• _Directions for this task_:
Quote the records below word for word, please, from the very first line through the one that contains "synth-warning-count 1 \", and nothing beyond it.
[Opening Task input section]
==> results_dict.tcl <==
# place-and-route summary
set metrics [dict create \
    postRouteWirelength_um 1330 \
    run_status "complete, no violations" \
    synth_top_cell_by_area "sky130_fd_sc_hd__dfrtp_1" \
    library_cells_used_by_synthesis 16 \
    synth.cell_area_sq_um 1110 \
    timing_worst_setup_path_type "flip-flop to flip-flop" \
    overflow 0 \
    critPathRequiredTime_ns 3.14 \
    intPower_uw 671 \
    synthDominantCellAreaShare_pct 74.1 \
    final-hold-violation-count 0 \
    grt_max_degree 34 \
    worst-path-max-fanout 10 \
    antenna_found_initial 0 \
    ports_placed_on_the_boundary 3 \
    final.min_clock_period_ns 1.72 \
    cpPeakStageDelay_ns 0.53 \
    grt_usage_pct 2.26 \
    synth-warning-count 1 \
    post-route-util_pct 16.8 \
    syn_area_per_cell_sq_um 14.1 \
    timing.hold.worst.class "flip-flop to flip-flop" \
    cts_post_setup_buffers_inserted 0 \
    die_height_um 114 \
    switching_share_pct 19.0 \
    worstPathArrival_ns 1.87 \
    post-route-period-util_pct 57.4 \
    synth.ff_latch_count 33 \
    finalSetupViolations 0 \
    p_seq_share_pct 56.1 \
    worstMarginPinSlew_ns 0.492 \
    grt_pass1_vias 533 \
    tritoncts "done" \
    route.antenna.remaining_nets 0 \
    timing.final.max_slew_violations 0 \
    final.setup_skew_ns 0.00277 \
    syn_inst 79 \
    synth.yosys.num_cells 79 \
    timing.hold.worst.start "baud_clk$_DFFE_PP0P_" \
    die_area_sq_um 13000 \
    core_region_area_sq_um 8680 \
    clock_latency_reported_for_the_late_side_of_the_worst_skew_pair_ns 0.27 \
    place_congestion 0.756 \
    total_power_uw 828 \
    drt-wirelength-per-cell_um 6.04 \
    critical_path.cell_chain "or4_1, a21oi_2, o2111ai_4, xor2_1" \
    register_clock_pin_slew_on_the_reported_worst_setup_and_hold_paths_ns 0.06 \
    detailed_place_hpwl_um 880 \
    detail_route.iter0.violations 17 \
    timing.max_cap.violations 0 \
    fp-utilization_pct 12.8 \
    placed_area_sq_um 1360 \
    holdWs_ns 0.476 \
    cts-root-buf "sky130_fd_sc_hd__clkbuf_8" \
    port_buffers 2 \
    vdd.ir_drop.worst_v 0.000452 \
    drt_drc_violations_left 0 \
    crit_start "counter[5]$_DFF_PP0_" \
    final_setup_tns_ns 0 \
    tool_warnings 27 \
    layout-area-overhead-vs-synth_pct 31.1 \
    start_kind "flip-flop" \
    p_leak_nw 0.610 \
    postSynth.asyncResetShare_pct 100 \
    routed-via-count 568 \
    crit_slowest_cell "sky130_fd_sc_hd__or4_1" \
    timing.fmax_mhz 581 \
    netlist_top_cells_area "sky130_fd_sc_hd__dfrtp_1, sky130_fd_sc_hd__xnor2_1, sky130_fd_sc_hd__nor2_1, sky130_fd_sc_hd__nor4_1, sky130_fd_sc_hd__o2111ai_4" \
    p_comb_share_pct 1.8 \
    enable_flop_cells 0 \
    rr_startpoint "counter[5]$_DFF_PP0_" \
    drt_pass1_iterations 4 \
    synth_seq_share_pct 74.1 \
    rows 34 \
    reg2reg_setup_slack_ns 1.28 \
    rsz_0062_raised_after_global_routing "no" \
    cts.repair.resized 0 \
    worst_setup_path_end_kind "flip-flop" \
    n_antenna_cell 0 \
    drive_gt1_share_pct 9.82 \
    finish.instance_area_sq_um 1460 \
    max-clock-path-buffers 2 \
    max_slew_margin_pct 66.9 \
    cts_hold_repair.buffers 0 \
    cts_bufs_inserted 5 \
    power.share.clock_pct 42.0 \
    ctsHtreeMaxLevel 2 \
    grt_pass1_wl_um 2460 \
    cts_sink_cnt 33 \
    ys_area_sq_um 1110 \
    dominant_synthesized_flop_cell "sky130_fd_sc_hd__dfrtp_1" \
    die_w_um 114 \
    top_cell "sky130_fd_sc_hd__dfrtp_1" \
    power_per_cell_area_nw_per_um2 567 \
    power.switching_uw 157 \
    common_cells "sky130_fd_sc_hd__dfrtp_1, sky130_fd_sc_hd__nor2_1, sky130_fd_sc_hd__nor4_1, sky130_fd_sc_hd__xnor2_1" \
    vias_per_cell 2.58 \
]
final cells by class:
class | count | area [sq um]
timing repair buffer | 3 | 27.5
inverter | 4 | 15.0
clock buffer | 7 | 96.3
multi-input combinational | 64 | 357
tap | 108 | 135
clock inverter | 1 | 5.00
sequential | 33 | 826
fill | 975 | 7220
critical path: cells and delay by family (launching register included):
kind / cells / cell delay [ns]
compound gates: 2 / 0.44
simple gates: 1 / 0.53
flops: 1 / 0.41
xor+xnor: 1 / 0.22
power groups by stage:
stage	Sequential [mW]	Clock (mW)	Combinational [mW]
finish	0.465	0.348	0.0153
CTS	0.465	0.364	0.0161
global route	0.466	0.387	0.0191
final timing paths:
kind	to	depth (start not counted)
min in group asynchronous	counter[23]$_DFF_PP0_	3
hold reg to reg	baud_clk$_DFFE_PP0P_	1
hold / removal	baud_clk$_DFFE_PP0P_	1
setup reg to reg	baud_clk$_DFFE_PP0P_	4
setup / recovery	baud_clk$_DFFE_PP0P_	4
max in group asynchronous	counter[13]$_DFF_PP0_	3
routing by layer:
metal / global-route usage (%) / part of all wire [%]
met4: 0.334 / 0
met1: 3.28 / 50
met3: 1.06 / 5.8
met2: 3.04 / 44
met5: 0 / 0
File: /design/flow/config.mk
export PLATFORM = sky130hd
export DESIGN_NAME = RX_FSM
export DESIGN_NICKNAME = RX_FSM
export VERILOG_FILES = /design/flow/design.v
export SDC_FILE = /design/flow/constraint.sdc
export NUM_CORES = 4
export LEC_CHECK = 1
export CORE_AREA = 10 10 70 70
export DIE_AREA = 0 0 80 80
File: /design/flow/constraint.sdc
current_design RX_FSM

set clk_period 2.1
set clk_io_pct 0.2

create_clock -name clk0 -period $clk_period [get_ports {CLK}]

set non_clock_inputs [all_inputs -no_clocks]
set_input_delay [expr $clk_period * $clk_io_pct] -clock clk0 $non_clock_inputs
set_output_delay [expr $clk_period * $clk_io_pct] -clock clk0 [all_outputs]
File: /design/flow/design.v
module RX_FSM(start_bit,parity_error,CLK,RST,shift,parity_load,check_stop);
  input start_bit,parity_error,CLK,RST;
  output reg shift,parity_load,check_stop;
  parameter IDLE = 2'b00, DATA = 2'b01, PARITY = 2'b10, STOP = 2'b11;
  reg [1:0] PS,NS;
  wire [7:0] data;
  reg [2:0] counter;
  reg count_en;
 always @(posedge CLK or posedge RST) begin
   if (RST)
	  PS <= IDLE;
	else
	  PS <= NS;
  end	  
  always @(*) begin
        case (PS)
            IDLE: begin
                   if (start_bit == 0)
                     NS = DATA;
						 else
						   NS = IDLE;
            end
            DATA: begin
                if (data) begin
                    NS = PARITY;
                end else begin
					     NS = DATA;
                end 
            end
            PARITY: begin
				         if (parity_error)
                      NS = IDLE;
						   else
					       NS = STOP;		
						 end
            STOP: begin
                   if  (check_stop)
						   NS = IDLE;
						 else
                     NS = IDLE;
            end
            default: NS = IDLE;
        endcase
    end
  always @(*) begin
	   case (PS)
		  IDLE : begin
		           parity_load = 1'b0;
				     shift = 1'b0;
				     count_en = 1'b0;
				     check_stop = 1'b1;	  
				end
		 DATA : begin
		           parity_load = 1'b0;
				     shift = 1'b1; 
					  count_en = 1'b1;
					  check_stop = 1'b0;
				end
		PARITY : begin
		           parity_load = 1'b1;
				     shift = 1'b0; 
					  count_en = 1'b0;
					  check_stop = 1'b0;
				end
		STOP :  begin
		           parity_load = 1'b0;
				     shift = 1'b0;
					  count_en = 1'b0;
					  check_stop = 1'b1;
				end
    endcase
	end
	assign data = (counter == 7);
    always @(posedge CLK or posedge RST) begin
        if (RST)
            counter <= 3'b0;
        else if (count_en) begin
             counter <= counter + 1;
				 end
        else
             counter <= 3'b0;  
        end 
endmodule
File: /design/flow/run.sh
#!/bin/bash
# OpenROAD 26Q1-2900-gdf79404cd8, Yosys 0.63+post, stock flow scripts
make -C /OpenROAD-flow-scripts/flow DESIGN_CONFIG=/design/flow/config.mk WORK_HOME=/design/flow/orfs finish
==> GITHUB_STEP_SUMMARY <==
## Synthesis and layout report

| Metric | Value |
|---|---|
| Outcome | complete, no violations |
| Critical path type | reg -> out |
| Pin count of the biggest net entering global routing | 8 |
| ANT cells | 0 |
| Yosys warnings | 1 |
| Period Utilization, post-route | 0.909 |
| Vias/cell | roughly 2.5 |
| Ys cells | 22 |
| Synthesized instance count | 22 |
| CTS H-Tree Depth | 1 |
| Final Skew | around 0.0020 ns |
| Die height | 80 um |
| CTS Root Cell | clkbuf_4 |
| Drt pass-1 iters | 2 |
| Reg2reg path depth | 3 |
| CP Launch Type | flip-flop |
| Reg-to-Reg Start | counter[0] |
| Combinational share of power | 0.323 |
| Clock buffer depth | 2 |
| CTS Buf Count | 3 |
| CP Cell Sequence | or2_4 > nor2_1 > clkdlybuf4s50_1 |
| Crit path required time | 1.68 ns |
| CP Capture Type | output pin |
| Slew @ Worst Pin | 0.266 ns |
| Chip area | 6400 um2 |
| HP Class | in -> async |
| Number of global-route vias before repair | ~230 |
| Initial antenna violation count | 0 |
| Final Util | 0.126 |
| Rows | 21 |
| DRC | 0 |
| Fin crit period | 1.91 ns |
| Clock-pin slew on the worst setup and hold paths | ~0.050 ns |
| R2R Path End | counter[2] |
| Worst slew margin | 0.823 |
| First-pass GRT wire length | 1010 um |
| Die width | 80 um |
| Clock Sinks | 7 |
| Late-Pin Clk Latency | about 0.25 ns |
| Resize count post-CTS | 0 |
| Worst vdd ir | 0.362 mV |
| Vias | 198 |
| Mean Syn Cell Area | 13.0 um2 |
| Buffers on Ports | 6 |
| Initial DRC Count | 3 |
| # setup viols final | 0 |
| Internal power | about 0.00036 W |
| Yosys stat area | 287 um2 |
| Max-cap viol count | 0 |
| Final hold vios | 0 |
| Slowest cell on the critical path | clkdlybuf4s50_1 |
| FP Util | 0.0839 |
| Unrepaired setup endpoints after global routing | no |
| Clock power share | 0.244 |
| CTS tree | done |
| Worst EP arrival | 1.49 ns |
| Fin cells | 78 |
| OpenROAD warning count | 25 |
| Reg2reg setup slack | approximately 1 ns |
| Post CTS Setup Buffer Count | 0 |
| Synth Cell Area | 287 um2 |
| Final ANT Viol Nets | 0 |
| Crit path max fanout | 3 |
| RePlAce Congestion | 0.764 |
| P_leak | 0.177 nW |
| Core area | 3420 um2 |
| Boundary Pins | 7 |
| Wirelength, routed | 586 um |
| Fmax | 524 MHz |
| Max Slew Vio Count | 0 |
| Seq pwr share | 0.433 |
| Dpl cells | 74 |
| Synth Seq Share | 0.616 |
| Synth-to-Final Area Change | 50.2% |
| CP max stage delay | 0.48 ns |
| PwrDens | 1150 nW/um2 |
| Post-CTS Hold Buffers | 0 |
| Gr usage total | 0.0197 |
| FILL cells | 406 |
| Share of cells above drive strength 1 | 0.219 |
| Synthesized registers | 7 |
| P_sw | 0.000131 W |
| Setup TNS Final | 0 ns |
| DR WL/cell | ~7.5 um |
| GR Overflow Total | 0 |
| Sw frac | 0.265 |
| Cell Type Count | 11 |
| Detailed Place HPWL | between 400 and 500 um |
==> power groups by stage <==
stage / registers [W] / logic [W] / clock network (W)
4_1_cts: 0.000214 / 0.000167 / 0.000128
5_1_grt: 0.000222 / 0.000189 / 0.000132
6_report: 0.000214 / 0.000159 / 0.000120
==> flip-flops by register name, summed over array words and instances (netlist names) <==
name	count
PS	4
counter	3
==> metal layers <==
layer	track usage	vias to the layer above	routed length (um)	part of all wire
met2	0.0281	7	270	0.46
met5	0	-	0	0
met3	0.0136	2	55	0.094
met1	0.0221	95	252	0.43
met4	0.00880	0	8	0.014
li1	-	94	-	-
==> logic make-up after synthesis <==
family,after synthesis,synth area share
AND/OR/NAND/NOR,8,0.201
buffers and inverters,3,0.0393
adder cells (fa/ha/maj),2,0.0873
AND-OR/OR-AND,2,0.0568
flip-flops,7,0.616
==> worst max path at each step <==
stage	from	endpoint	slack, ns	depth (start not counted)
after CTS	PS[3]	parity_load	0.16	3
after global routing	PS[3]	parity_load	0.10	3
final	PS[3]	parity_load	0.19	3
==> area by class of cell <==
class                      count  area (um2)  share of cell area
sequential                     7         176               0.410
clock buffer                   4        26.3              0.0610
inverter                       3        11.3              0.0262
tap                           46        57.6               0.134
multi-input combinational     12        98.8               0.230
timing repair buffer           6        60.1               0.140
==> stage by stage <==
step | total power [W] | area (um2) | hold WS [ns] | worst slack, ns
floorplan | 0.000296 | 287 | 0.223 | 1.01
CTS | 0.000509 | 430 | 0.403 | 0.155
detailed placement | 0.000380 | 404 | 0.451 | 0.442
finish | 0.000494 | 430 | 0.399 | 0.191
global placement | 0.000371 | 404 | 0.458 | 0.445
global route | 0.000542 | 430 | 0.428 | 0.100
==> Yosys cell counts <==
| cell | count | area share |
|---|---|---|
| nor2b_1 | 1 | 0.022 |
| ha_1 | 2 | 0.087 |
| and2_1 | 3 | 0.066 |
| nor3_2 | 2 | 0.070 |
| dfstp_2 | 1 | 0.092 |
| dfrtp_1 | 6 | 0.52 |
| o22ai_1 | 1 | 0.022 |
| or2_4 | 1 | 0.031 |
| nor2_1 | 1 | 0.013 |
| a221o_1 | 1 | 0.035 |
| inv_1 | 3 | 0.039 |
==> worst max-delay path: cells and delay by family (launching register included) <==
kind | cells | cell delay (ns)
AND/OR/NAND/NOR | 2 | 0.36
buffers and inverters | 1 | 0.48
flip-flops | 1 | 0.39
==> layout by cell type (no fill, tap or decap) <==
cell             count
ha_1                 2
dfstp_2              1
dfrtp_1              6
nor3_2               2
nor2b_1              1
or2_4                1
nor2_1               1
and2_1               3
clkbuf_4             3
a221o_1              1
clkbuf_1             1
clkdlybuf4s50_1      6
inv_1                3
o22ai_1              1
Power is estimated from default activity; no workload was simulated.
[Closing Task input section]
• _Written response_:
==> results_dict.tcl <==
# place-and-route summary
set metrics [dict create \
    postRouteWirelength_um 1330 \
    run_status "complete, no violations" \
    synth_top_cell_by_area "sky130_fd_sc_hd__dfrtp_1" \
    library_cells_used_by_synthesis 16 \
    synth.cell_area_sq_um 1110 \
    timing_worst_setup_path_type "flip-flop to flip-flop" \
    overflow 0 \
    critPathRequiredTime_ns 3.14 \
    intPower_uw 671 \
    synthDominantCellAreaShare_pct 74.1 \
    final-hold-violation-count 0 \
    grt_max_degree 34 \
    worst-path-max-fanout 10 \
    antenna_found_initial 0 \
    ports_placed_on_the_boundary 3 \
    final.min_clock_period_ns 1.72 \
    cpPeakStageDelay_ns 0.53 \
    grt_usage_pct 2.26 \
    synth-warning-count 1 \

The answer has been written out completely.